The Austrian school of economics is very popular in libertarian and anarchist circles today. Part of that school is its methodology which favors building up theories based on axioms of human action. The Austrian school says that these axioms need no empirical verification. I believe any methodology that rejects empirical testing of theories is flawed. Once the scientific revolution reaches the social sciences, any school of thought that denies the empirical method will have to be abandoned just as happened in the physical and biological sciences. If libertarianism and anarchism are bundled together with Austrian economics, our politics will be disgraced along with Austrian economics and we'll receive the same respect as creationism or flat earth geography. Apparently there are economists who call themselves Austrians but are not orthodox in that they accept some empirical testing of their theories. I believe any economic theory must be tested however, not just some peripheral theories, and I will argue for this general rule.
When we study economics, we are dealing with observables. The prices of products, exchange rates of different national currencies, and the employment rate are all things we can observe. If we have a theory about how such things work, we can test that theory's predictions with what we observe and tell how good the theory is based on how close our predictions came to reality. A theory about economics will either make predictions about reality that can be observed or it will not. If it does not make any predictions that we can check, it is a useless theory and cannot tell us anything about our world. If this theory does make predictions, it is meaningful because its claims about the world can be found to be true or false. If this theory continuously succeeds at making correct predictions, we say this is a good theory, at least in the situations that we've tested it in. If there are parts of our theory that can be discarded while still retaining all of our theory's predictive power, those parts should be discarded.

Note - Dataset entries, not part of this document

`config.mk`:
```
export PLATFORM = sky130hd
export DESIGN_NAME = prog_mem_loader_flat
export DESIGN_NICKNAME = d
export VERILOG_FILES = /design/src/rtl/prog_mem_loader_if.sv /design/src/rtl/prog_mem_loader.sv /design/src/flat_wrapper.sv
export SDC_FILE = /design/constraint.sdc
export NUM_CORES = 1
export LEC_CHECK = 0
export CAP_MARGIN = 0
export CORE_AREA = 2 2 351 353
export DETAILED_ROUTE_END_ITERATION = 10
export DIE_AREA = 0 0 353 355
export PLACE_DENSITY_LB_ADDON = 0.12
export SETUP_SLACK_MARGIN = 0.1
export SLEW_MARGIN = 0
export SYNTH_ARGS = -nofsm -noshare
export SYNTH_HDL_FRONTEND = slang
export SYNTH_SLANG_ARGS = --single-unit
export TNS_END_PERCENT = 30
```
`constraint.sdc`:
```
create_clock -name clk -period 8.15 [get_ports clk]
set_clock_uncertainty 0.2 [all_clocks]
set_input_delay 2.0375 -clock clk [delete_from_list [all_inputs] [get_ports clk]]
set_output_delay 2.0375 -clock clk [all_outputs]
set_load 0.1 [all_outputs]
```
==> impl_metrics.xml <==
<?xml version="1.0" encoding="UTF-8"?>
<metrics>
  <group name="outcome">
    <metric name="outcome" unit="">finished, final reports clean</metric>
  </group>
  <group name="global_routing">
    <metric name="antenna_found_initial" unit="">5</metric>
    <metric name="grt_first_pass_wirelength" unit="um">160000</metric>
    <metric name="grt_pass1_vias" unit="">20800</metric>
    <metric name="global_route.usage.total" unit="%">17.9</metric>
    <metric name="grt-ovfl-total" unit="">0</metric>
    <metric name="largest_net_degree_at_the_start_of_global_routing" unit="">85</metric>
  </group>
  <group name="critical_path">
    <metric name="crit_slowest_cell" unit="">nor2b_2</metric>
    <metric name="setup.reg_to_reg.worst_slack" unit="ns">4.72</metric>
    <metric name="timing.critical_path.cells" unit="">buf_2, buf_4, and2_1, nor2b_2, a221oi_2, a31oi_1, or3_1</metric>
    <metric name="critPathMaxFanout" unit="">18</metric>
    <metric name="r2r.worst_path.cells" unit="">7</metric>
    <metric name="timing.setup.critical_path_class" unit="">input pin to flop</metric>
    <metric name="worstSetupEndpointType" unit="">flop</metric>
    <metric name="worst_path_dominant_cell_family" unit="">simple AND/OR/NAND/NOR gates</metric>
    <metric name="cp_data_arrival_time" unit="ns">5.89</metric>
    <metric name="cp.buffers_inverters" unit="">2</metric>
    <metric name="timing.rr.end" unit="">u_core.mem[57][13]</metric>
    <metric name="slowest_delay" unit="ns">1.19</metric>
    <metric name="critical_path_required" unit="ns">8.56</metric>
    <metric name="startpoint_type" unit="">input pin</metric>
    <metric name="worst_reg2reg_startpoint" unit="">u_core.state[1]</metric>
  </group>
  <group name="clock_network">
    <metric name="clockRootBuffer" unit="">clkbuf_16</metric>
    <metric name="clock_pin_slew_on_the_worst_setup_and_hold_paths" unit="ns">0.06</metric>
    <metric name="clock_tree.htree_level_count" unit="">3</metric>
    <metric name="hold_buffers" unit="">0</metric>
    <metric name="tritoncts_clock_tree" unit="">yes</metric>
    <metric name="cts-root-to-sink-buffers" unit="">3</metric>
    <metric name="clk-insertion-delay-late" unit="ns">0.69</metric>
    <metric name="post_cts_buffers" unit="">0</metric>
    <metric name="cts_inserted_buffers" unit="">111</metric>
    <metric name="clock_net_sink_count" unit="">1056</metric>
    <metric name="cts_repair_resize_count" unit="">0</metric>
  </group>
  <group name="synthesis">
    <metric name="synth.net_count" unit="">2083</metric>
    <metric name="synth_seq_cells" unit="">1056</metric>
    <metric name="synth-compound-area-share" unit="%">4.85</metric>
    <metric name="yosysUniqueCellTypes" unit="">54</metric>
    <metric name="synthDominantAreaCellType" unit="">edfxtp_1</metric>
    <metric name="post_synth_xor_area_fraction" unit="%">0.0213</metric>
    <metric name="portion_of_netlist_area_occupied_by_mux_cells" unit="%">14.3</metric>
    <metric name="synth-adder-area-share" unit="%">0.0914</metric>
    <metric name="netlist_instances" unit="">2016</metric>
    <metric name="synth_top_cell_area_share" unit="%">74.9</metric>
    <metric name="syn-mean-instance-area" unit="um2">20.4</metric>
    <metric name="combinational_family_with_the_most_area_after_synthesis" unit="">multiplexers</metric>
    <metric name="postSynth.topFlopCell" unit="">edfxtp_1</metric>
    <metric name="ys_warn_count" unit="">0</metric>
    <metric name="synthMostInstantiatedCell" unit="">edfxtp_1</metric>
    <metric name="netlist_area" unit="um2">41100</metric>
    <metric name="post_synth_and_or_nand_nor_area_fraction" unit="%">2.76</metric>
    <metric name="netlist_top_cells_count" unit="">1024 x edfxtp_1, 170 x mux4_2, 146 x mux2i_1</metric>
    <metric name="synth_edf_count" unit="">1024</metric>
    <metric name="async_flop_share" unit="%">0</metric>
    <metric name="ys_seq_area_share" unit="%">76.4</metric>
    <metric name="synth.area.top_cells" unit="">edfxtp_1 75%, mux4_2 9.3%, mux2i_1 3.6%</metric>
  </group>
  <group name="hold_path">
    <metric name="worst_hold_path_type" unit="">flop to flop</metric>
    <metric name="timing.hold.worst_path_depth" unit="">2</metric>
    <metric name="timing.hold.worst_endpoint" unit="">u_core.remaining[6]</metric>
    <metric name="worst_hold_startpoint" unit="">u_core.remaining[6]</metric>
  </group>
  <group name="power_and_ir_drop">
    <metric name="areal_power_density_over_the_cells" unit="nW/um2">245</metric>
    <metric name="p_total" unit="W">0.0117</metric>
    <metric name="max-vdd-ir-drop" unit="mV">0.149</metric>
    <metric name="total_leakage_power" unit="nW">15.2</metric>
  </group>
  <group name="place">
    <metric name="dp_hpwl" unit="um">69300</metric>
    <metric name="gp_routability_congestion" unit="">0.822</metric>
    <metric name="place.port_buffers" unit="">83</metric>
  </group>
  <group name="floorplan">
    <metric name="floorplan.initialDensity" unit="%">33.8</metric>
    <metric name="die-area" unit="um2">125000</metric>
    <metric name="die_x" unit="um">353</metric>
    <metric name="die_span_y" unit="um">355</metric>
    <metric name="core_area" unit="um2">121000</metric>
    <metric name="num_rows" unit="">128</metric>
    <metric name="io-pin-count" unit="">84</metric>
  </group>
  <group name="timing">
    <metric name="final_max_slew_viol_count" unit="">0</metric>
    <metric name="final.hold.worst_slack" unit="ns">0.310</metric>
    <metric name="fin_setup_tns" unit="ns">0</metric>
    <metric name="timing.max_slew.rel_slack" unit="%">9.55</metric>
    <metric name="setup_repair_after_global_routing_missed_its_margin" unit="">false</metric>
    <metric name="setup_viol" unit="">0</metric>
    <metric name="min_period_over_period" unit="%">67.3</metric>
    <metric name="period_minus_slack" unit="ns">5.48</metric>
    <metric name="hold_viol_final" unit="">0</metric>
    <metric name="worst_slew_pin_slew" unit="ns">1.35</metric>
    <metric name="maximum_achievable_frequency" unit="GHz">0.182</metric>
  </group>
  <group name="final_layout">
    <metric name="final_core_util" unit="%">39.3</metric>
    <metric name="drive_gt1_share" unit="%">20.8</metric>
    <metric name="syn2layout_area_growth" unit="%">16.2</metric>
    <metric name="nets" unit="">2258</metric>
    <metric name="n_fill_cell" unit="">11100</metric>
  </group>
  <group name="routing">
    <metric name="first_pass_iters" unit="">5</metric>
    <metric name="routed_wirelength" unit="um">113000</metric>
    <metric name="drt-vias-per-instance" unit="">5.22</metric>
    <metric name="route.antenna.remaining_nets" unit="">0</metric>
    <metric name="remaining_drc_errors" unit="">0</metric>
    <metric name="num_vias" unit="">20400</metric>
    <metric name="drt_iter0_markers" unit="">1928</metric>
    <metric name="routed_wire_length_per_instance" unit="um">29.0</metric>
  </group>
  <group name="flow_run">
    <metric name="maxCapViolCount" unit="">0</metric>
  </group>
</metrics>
### src/rtl/clock_pkg.sv
// Shared mode encodings, BCD limits and the two-digit BCD increment used by the timekeeping datapath.
package clock_pkg;

  localparam logic [1:0] MODE_RUN    = 2'b00;
  localparam logic [1:0] MODE_SET_HR = 2'b01;
  localparam logic [1:0] MODE_SET_MN = 2'b10;

  localparam logic [7:0] SEC_MAX  = 8'h59;
  localparam logic [7:0] MIN_MAX  = 8'h59;
  localparam logic [7:0] HR24_MAX = 8'h23;
  localparam logic [7:0] HR12_MAX = 8'h12;
  localparam logic [7:0] HR12_MIN = 8'h01;

  function automatic logic [7:0] bcd_inc(input logic [7:0] v);
    if (v[3:0] == 4'd9) return {v[7:4] + 4'd1, 4'd0};
    else                return {v[7:4], v[3:0] + 4'd1};
  endfunction

endpackage
File: src/rtl/posit_pkg.sv
// Shared sizing helpers and k/regime arithmetic for the PPU posit encoders.
package posit_pkg;

  function automatic int unsigned te_w(input int unsigned n, input int unsigned es);
    return $clog2(n) + es + 2;
  endfunction

  function automatic int unsigned k_w(input int unsigned n, input int unsigned es);
    return te_w(n, es) - es;
  endfunction

  function automatic int unsigned reg_len_w(input int unsigned n);
    return $clog2(n) + 1;
  endfunction

  function automatic int clamp_k(input int k, input int unsigned n);
    int lim;
    lim = int'(n) - 2;
    if (k > lim)  return lim;
    if (k < -lim) return -lim;
    return k;
  endfunction

  function automatic int reg_len(input int k);
    return (k >= 0) ? k + 2 : 1 - k;
  endfunction

endpackage

File: src/rtl/posit_pack_pipe_if.sv
// Valid/ready bundle between the PPU arithmetic core and the posit packer.
interface posit_pack_pipe_if #(
  parameter int unsigned N      = 16,
  parameter int unsigned ES     = 1,
  parameter int unsigned FRAC_W = 2 * N
) ();
  import posit_pkg::*;
  localparam int unsigned TE_W = te_w(N, ES);

  logic              in_valid;
  logic              in_ready;
  logic              in_sign;
  logic [TE_W-1:0]   in_total_exp;
  logic [FRAC_W-1:0] in_frac_full;
  logic              in_frac_lsb_cut_off;
  logic              in_is_zero;
  logic              in_is_nar;
  logic              in_rnd_mode;
  logic              out_valid;
  logic              out_ready;
  logic [N-1:0]      out_posit;
  logic              out_inexact;
  logic              out_k_oob;

  modport slave (
    input  in_valid, in_sign, in_total_exp, in_frac_full, in_frac_lsb_cut_off,
           in_is_zero, in_is_nar, in_rnd_mode, out_ready,
    output in_ready, out_valid, out_posit, out_inexact, out_k_oob
  );

  modport master (
    output in_valid, in_sign, in_total_exp, in_frac_full, in_frac_lsb_cut_off,
           in_is_zero, in_is_nar, in_rnd_mode, out_ready,
    input  in_ready, out_valid, out_posit, out_inexact, out_k_oob
  );
endinterface
<file path="config.mk">
export PLATFORM = sky130hd
export DESIGN_NAME = wash_stage_timer_flat
export DESIGN_NICKNAME = d
export VERILOG_FILES = /design/src/rtl/wash_stage_timer_if.sv /design/src/rtl/wash_stage_timer.sv /design/src/flat_wrapper.sv
export SDC_FILE = /design/constraint.sdc
export NUM_CORES = 1
export LEC_CHECK = 0
export ABC_CLOCK_PERIOD_IN_PS = 4600
export BUFFER_PORTS_ARGS = -buffer_cell sky130_fd_sc_hd__buf_4
export CAP_MARGIN = 20
export CORE_UTILIZATION = 60
export DETAILED_ROUTE_END_ITERATION = 6
export PLACE_DENSITY_LB_ADDON = 0.25
export SKIP_CTS_REPAIR_TIMING = 1
export SKIP_LAST_GASP = 1
export SLEW_MARGIN = 20
export SYNTH_ARGS = -nofsm -noshare
export SYNTH_HDL_FRONTEND = slang
export SYNTH_SLANG_ARGS = --single-unit
export TNS_END_PERCENT = 100
</file>
<file path="constraint.sdc">
create_clock -name clk_N -period 4.6 [get_ports clk_N]
set_clock_uncertainty 0.1 [all_clocks]
set_input_delay 0.92 -clock clk_N [delete_from_list [all_inputs] [get_ports clk_N]]
set_output_delay 0.92 -clock clk_N [all_outputs]
set_load 0.005 [all_outputs]
</file>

Of course advocates of the Austrian school have objections to these arguments and insist that the empirical method is not a good one for economics. I emailed one of them following an article of his I saw at mises.org which rejected the empirical method. He replied to what I wrote with these things, which are pretty standard arguments from the Austrians.
He started by saying that some things, like the law of demand, are set in stone and that if it wasn't true, then we'd have to throw out all our textbooks because we wouldn't know if the law of demand would be true the next day. But this is bad reasoning because if all our textbooks are wrong, we are best off admitting it frankly and starting anew instead of lying to ourselves to make things easier. Also, if an economic law has passed numerous tests and made many true predictions it is very reasonable to believe it will continue to do so, the very reason we empirically test a theory is to find out how reliable it is.

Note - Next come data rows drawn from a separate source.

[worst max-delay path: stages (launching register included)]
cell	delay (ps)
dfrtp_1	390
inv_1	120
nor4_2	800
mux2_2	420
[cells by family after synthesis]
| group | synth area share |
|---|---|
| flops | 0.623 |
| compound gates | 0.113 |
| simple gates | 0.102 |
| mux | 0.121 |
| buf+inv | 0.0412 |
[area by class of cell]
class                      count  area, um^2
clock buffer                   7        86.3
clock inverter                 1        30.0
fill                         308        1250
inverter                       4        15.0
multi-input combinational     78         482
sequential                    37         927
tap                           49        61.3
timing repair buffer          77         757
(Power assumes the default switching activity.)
`src/rtl/wtm_pkg.sv`:
```
// Shared width constants for the 5x5 Wallace-tree multiplier.
package wtm_pkg;
    localparam int unsigned WTM_OP_W   = 5;
    localparam int unsigned WTM_PROD_W = 10;
endpackage

```
`src/rtl/wtm_mult_if.sv`:
```
// Operand/product bundle for wtm_mult; master drives operands, slave returns product.
interface wtm_mult_if
    import wtm_pkg::*;
();
    logic [WTM_OP_W-1:0]   in1;
    logic [WTM_OP_W-1:0]   in2;
    logic [WTM_PROD_W-1:0] result;
    logic                  cout;

    modport master (output in1, output in2, input result, input cout);
    modport slave  (input in1, input in2, output result, output cout);
endinterface

```
`src/rtl/wtm_fa.sv`:
```
// 1-bit full adder; used as a half adder with i_cin tied low.
module wtm_fa (
    input  logic i_a,
    input  logic i_b,
    input  logic i_cin,
    output logic o_s,
    output logic o_co
);
    assign o_s  = i_a ^ i_b ^ i_cin;
    assign o_co = (i_a & i_b) | (i_cin & (i_a ^ i_b));
endmodule

```
`src/rtl/wtm_mult.sv`:
```
// Unsigned 5x5 Wallace-tree multiplier, registered product and carry-out.
// Define WTM_PIPE_EN to register the two reduced rows (latency 2 instead of 1).
module wtm_mult
    import wtm_pkg::*;
(
    input  logic       clock,
    input  logic       resetn,
    wtm_mult_if.slave  bus
);
    localparam int unsigned W = WTM_PROD_W;

    logic [W-1:0] w_row [WTM_OP_W];
    logic [W-1:0] w_la  [3];
    logic [W-1:0] w_lb  [3];
    logic [W-1:0] w_lc  [3];
    logic [W-1:0] w_sum [3];
    logic [W-1:0] w_co  [3];
    logic [W-1:0] w_fin_a;
    logic [W-1:0] w_fin_b;
    logic [W-1:0] w_rca_s;
    logic [W:0]   w_rca_c;
    logic         w_unused_co;
    logic [W-1:0] r_result;
    logic         r_cout;

    // Row i holds pp[i][j] = in1[j] & in2[i] at weight i+j.
    for (genvar i = 0; i < WTM_OP_W; i++) begin : g_pp
        assign w_row[i] = W'({{WTM_OP_W{bus.in2[i]}} & bus.in1}) << i;
    end

    // Three carry-save layers: 5 rows -> 4 -> 3 -> 2.
    assign w_la[0] = w_row[0];
    assign w_lb[0] = w_row[1];
    assign w_lc[0] = w_row[2];
    assign w_la[1] = w_sum[0];
    assign w_lb[1] = {w_co[0][W-2:0], 1'b0};
    assign w_lc[1] = w_row[3];
    assign w_la[2] = w_sum[1];
    assign w_lb[2] = {w_co[1][W-2:0], 1'b0};
    assign w_lc[2] = w_row[4];

    for (genvar l = 0; l < 3; l++) begin : g_layer
        for (genvar k = 0; k < W; k++) begin : g_col
            wtm_fa u_fa (
                .i_a   (w_la[l][k]),
                .i_b   (w_lb[l][k]),
                .i_cin (w_lc[l][k]),
                .o_s   (w_sum[l][k]),
                .o_co  (w_co[l][k])
            );
        end
    end

    // Top-column carries of the tree cannot be set since 31*31 < 1024.
    assign w_unused_co = w_co[0][W-1] ^ w_co[1][W-1] ^ w_co[2][W-1];

`ifdef WTM_PIPE_EN
    logic [W-1:0] r_row_a;
    logic [W-1:0] r_row_b;

    always_ff @(posedge clock or negedge resetn) begin
        if (!resetn) begin
            r_row_a <= '0;
            r_row_b <= '0;
        end else begin
            r_row_a <= w_sum[2];
            r_row_b <= {w_co[2][W-2:0], 1'b0};
        end
    end

    assign w_fin_a = r_row_a;
    assign w_fin_b = r_row_b;
`else
    assign w_fin_a = w_sum[2];
    assign w_fin_b = {w_co[2][W-2:0], 1'b0};
`endif

    assign w_rca_c[0] = 1'b0;
    for (genvar k = 0; k < W; k++) begin : g_rca
        wtm_fa u_fa (
            .i_a   (w_fin_a[k]),
            .i_b   (w_fin_b[k]),
            .i_cin (w_rca_c[k]),
            .o_s   (w_rca_s[k]),
            .o_co  (w_rca_c[k+1])
        );
    end

    always_ff @(posedge clock or negedge resetn) begin
        if (!resetn) begin
            r_result <= '0;
            r_cout   <= 1'b0;
        end else begin
            r_result <= w_rca_s;
            r_cout   <= w_rca_c[W];
        end
    end

    assign bus.result = r_result;
    assign bus.cout   = r_cout;
endmodule

```
`src/flat_wrapper.sv`:
```
// flat-port wrapper written by rule: the top's interface ports become plain ports
module wtm_mult_flat import wtm_pkg::*;
  (clock, resetn, bus_in1, bus_in2, bus_result, bus_cout);
  wtm_mult_if bus_i ();
  input  logic clock;
  input  logic resetn;
  input wire logic [$bits(bus_i.in1)-1:0] bus_in1;
  input wire logic [$bits(bus_i.in2)-1:0] bus_in2;
  output wire logic [$bits(bus_i.result)-1:0] bus_result;
  output wire logic [$bits(bus_i.cout)-1:0] bus_cout;
  assign bus_i.in1 = bus_in1;
  assign bus_i.in2 = bus_in2;
  assign bus_result = bus_i.result;
  assign bus_cout = bus_i.cout;
  wtm_mult u_core (.clock(clock), .resetn(resetn), .bus(bus_i));
endmodule
```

He stated that one of the central tenets of Austrian economics is that the laws of human action are not falsifiable. But falsifiability is an absolute requirement of a scientific theory. If a theory makes predictions about reality, it can be falsified. All we'd have to do is find what predictions it makes, then test if those predictions are true. If a theory makes predictions that turn out to be false, we know our theory is wrong. Our Austrians seem to be saying that if we observe one thing and our theory tells us something else, we should ignore what we just saw and continue believing in our theory. Our theory won't be falsifiable only if it makes no predictions, and if it makes no predictions, it's useless for anything.

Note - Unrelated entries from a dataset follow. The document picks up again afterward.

**src/rtl/wallace_multiplier_pipe_if.sv**
```systemverilog
// Handshake bundle for the pipelined Wallace multiplier: an operation channel
// toward the multiplier and a result channel back from it.
interface wallace_multiplier_pipe_if #(
  parameter int WIDTH = 8,
  parameter int TAG_W = 4
);
  logic                 in_valid;
  logic                 in_ready;
  logic [WIDTH-1:0]     in_a;
  logic [WIDTH-1:0]     in_b;
  logic                 in_signed;
  logic [TAG_W-1:0]     in_tag;
  logic                 out_valid;
  logic                 out_ready;
  logic [2*WIDTH-1:0]   out_product;
  logic [TAG_W-1:0]     out_tag;

  // master issues operations and consumes results; slave is the multiplier
  modport master (
    output in_valid, in_a, in_b, in_signed, in_tag, out_ready,
    input  in_ready, out_valid, out_product, out_tag
  );

  modport slave (
    input  in_valid, in_a, in_b, in_signed, in_tag, out_ready,
    output in_ready, out_valid, out_product, out_tag
  );
endinterface

```
**src/rtl/wallace_multiplier_pipe.sv**
```systemverilog
// Three-stage pipelined Wallace-tree multiplier, signed (Baugh-Wooley) or
// unsigned per operation, with a global stall and a tag carried alongside.
module wallace_multiplier_pipe #(
  parameter int WIDTH = 8,
  parameter int TAG_W = 4
) (
  input  logic clk,
  input  logic rst_n,
  wallace_multiplier_pipe_if.slave bus
);
  localparam int PW = 2 * WIDTH;
  localparam int NR = WIDTH + 1;
  localparam int NA = NR + 2;

  function automatic logic [WIDTH*WIDTH-1:0] pp_matrix(
    input logic [WIDTH-1:0] a,
    input logic [WIDTH-1:0] b,
    input logic             sgn
  );
    logic [WIDTH*WIDTH-1:0] m;
    m = '0;
    for (int i = 0; i < WIDTH; i++) begin
      for (int j = 0; j < WIDTH; j++) begin
        m[i*WIDTH+j] = (a[j] & b[i]) ^ (sgn & ((i == WIDTH-1) != (j == WIDTH-1)));
      end
    end
    return m;
  endfunction

  // Rows are combined three at a time with 3:2 counters per column; where a
  // column holds only two live bits the counter degenerates to a half adder.
  function automatic logic [2*PW-1:0] wallace_reduce(
    input logic [WIDTH*WIDTH-1:0] m,
    input logic                   sgn
  );
    logic [PW-1:0] cur [NA];
    logic [PW-1:0] nxt [NA];
    int n;
    int k;
    for (int r = 0; r < NA; r++) begin
      cur[r] = '0;
      nxt[r] = '0;
    end
    for (int i = 0; i < WIDTH; i++) begin
      cur[i] = {{WIDTH{1'b0}}, m[i*WIDTH +: WIDTH]} << i;
    end
    cur[WIDTH] = sgn ? ((PW'(1) << WIDTH) | (PW'(1) << (PW-1))) : '0;
    n = NR;
    for (int l = 0; l < NR; l++) begin
      if (n > 2) begin
        k = 0;
        for (int r = 0; r < NA; r++) nxt[r] = '0;
        for (int g = 0; g < NR; g += 3) begin
          if (g + 2 < n) begin
            nxt[k]   = cur[g] ^ cur[g+1] ^ cur[g+2];
            nxt[k+1] = ((cur[g] & cur[g+1]) | (cur[g] & cur[g+2]) |
                        (cur[g+1] & cur[g+2])) << 1;
            k += 2;
          end else begin
            if (g < n) begin
              nxt[k] = cur[g];
              k += 1;
            end
            if (g + 1 < n) begin
              nxt[k] = cur[g+1];
              k += 1;
            end
          end
        end
        for (int r = 0; r < NA; r++) cur[r] = nxt[r];
        n = k;
      end
    end
    return {cur[1], cur[0]};
  endfunction

  logic                   adv;
  logic                   vld_p0, vld_p1, vld_p2;
  logic [WIDTH*WIDTH-1:0] pp_p0;
  logic                   sgn_p0;
  logic [TAG_W-1:0]       tag_p0, tag_p1, tag_p2;
  logic [PW-1:0]          sum_p1, carry_p1;
  logic [PW-1:0]          prod_p2;
  logic [WIDTH*WIDTH-1:0] pp_d;
  logic [PW-1:0]          sum_d, carry_d;

  assign adv          = !vld_p2 || bus.out_ready;
  assign bus.in_ready = adv;

  assign pp_d             = pp_matrix(bus.in_a, bus.in_b, bus.in_signed);
  assign {carry_d, sum_d} = wallace_reduce(pp_p0, sgn_p0);

  always_ff @(posedge clk) begin
    if (!rst_n) begin
      vld_p0 <= 1'b0;
      vld_p1 <= 1'b0;
      vld_p2 <= 1'b0;
    end else if (adv) begin
      vld_p0 <= bus.in_valid;
      vld_p1 <= vld_p0;
      vld_p2 <= vld_p1;
    end
  end

  // S1: partial-product matrix; S2: reduced sum/carry rows
  always_ff @(posedge clk) begin
    if (adv) begin
      pp_p0    <= pp_d;
      sgn_p0   <= bus.in_signed;
      tag_p0   <= bus.in_tag;
      sum_p1   <= sum_d;
      carry_p1 <= carry_d;
      tag_p1   <= tag_p0;
    end
  end

  // S3: carry-propagate add; bubbles leave the presented result untouched
  always_ff @(posedge clk) begin
    if (!rst_n) begin
      prod_p2 <= '0;
      tag_p2  <= '0;
    end else if (adv && vld_p1) begin
      prod_p2 <= sum_p1 + carry_p1;
      tag_p2  <= tag_p1;
    end
  end

  assign bus.out_valid   = vld_p2;
  assign bus.out_product = prod_p2;
  assign bus.out_tag     = tag_p2;
endmodule

```
**src/flat_wrapper.sv**
```systemverilog
// flat-port wrapper written by rule: the top's interface ports become plain ports
module wallace_multiplier_pipe_flat 
#(
  parameter int WIDTH = 8,
  parameter int TAG_W = 4
)
  (clk, rst_n, bus_in_valid, bus_in_a, bus_in_b, bus_in_signed, bus_in_tag, bus_out_ready, bus_in_ready, bus_out_valid, bus_out_product, bus_out_tag);
  wallace_multiplier_pipe_if #(.WIDTH(WIDTH), .TAG_W(TAG_W)) bus_i ();
  input  logic clk;
  input  logic rst_n;
  input wire logic [$bits(bus_i.in_valid)-1:0] bus_in_valid;
  input wire logic [$bits(bus_i.in_a)-1:0] bus_in_a;
  input wire logic [$bits(bus_i.in_b)-1:0] bus_in_b;
  input wire logic [$bits(bus_i.in_signed)-1:0] bus_in_signed;
  input wire logic [$bits(bus_i.in_tag)-1:0] bus_in_tag;
  input wire logic [$bits(bus_i.out_ready)-1:0] bus_out_ready;
  output wire logic [$bits(bus_i.in_ready)-1:0] bus_in_ready;
  output wire logic [$bits(bus_i.out_valid)-1:0] bus_out_valid;
  output wire logic [$bits(bus_i.out_product)-1:0] bus_out_product;
  output wire logic [$bits(bus_i.out_tag)-1:0] bus_out_tag;
  assign bus_i.in_valid = bus_in_valid;
  assign bus_i.in_a = bus_in_a;
  assign bus_i.in_b = bus_in_b;
  assign bus_i.in_signed = bus_in_signed;
  assign bus_i.in_tag = bus_in_tag;
  assign bus_i.out_ready = bus_out_ready;
  assign bus_in_ready = bus_i.in_ready;
  assign bus_out_valid = bus_i.out_valid;
  assign bus_out_product = bus_i.out_product;
  assign bus_out_tag = bus_i.out_tag;
  wallace_multiplier_pipe #(.WIDTH(WIDTH), .TAG_W(TAG_W)) u_core (.clk(clk), .rst_n(rst_n), .bus(bus_i));
endmodule
```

He later said that the premises for human action come from the long-term observations of human behavior and don't need to be continually tested to see if they're true. So he's saying here that situations have been observed where some law appears to hold, in fact numerous situations have backed up the validity of the law. What's odd then is that he seems to be saying that if some other situation comes up that contradicts this law, we should ignore this because the law has held up in so many situations before this happened. But of course this new situation isn't any less valid than any of the others, it happened and if we're interested in the truth, we can't ignore it. Part of scientific reasoning is that we try to prove our theories wrong instead of right. We put them to all sorts of tests to see if they always make correct predictions, and if they continuously pass our tests, we call them good theories and depend on them, though of course they're always up for more testing in other situations and to be tested more accurately. If we have a theory that passes all of our tests for a long time, but then we find a new situation where the theory fails, we don't throw out the theory altogether. Instead we say that the old theory is valid under the circumstances where it was successfully tested before and invalid under the new situations. We'd study these new situations and come up with new theories that explained economic behavior there. Finally, we would, if possible, find one theory that could give correct predictions under the new and old situations without any artificial separation between the two.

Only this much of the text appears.